### RECORDS FOR THE EXERCISE

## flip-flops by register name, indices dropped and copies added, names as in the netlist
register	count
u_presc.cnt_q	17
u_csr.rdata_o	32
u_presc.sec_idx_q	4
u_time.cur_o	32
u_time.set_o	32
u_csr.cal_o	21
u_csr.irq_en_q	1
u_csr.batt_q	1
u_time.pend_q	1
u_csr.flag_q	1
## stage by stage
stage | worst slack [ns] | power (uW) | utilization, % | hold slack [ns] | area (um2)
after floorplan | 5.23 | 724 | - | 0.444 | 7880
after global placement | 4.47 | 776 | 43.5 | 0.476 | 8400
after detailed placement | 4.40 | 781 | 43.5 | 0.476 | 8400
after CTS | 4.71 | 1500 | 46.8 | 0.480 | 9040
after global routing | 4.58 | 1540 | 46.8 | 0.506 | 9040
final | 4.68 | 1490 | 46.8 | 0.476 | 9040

### ASSIGNMENT
Taking each line of the material above in turn, count those containing the string "register". State the number alone.

### EXERCISE RESPONSE
2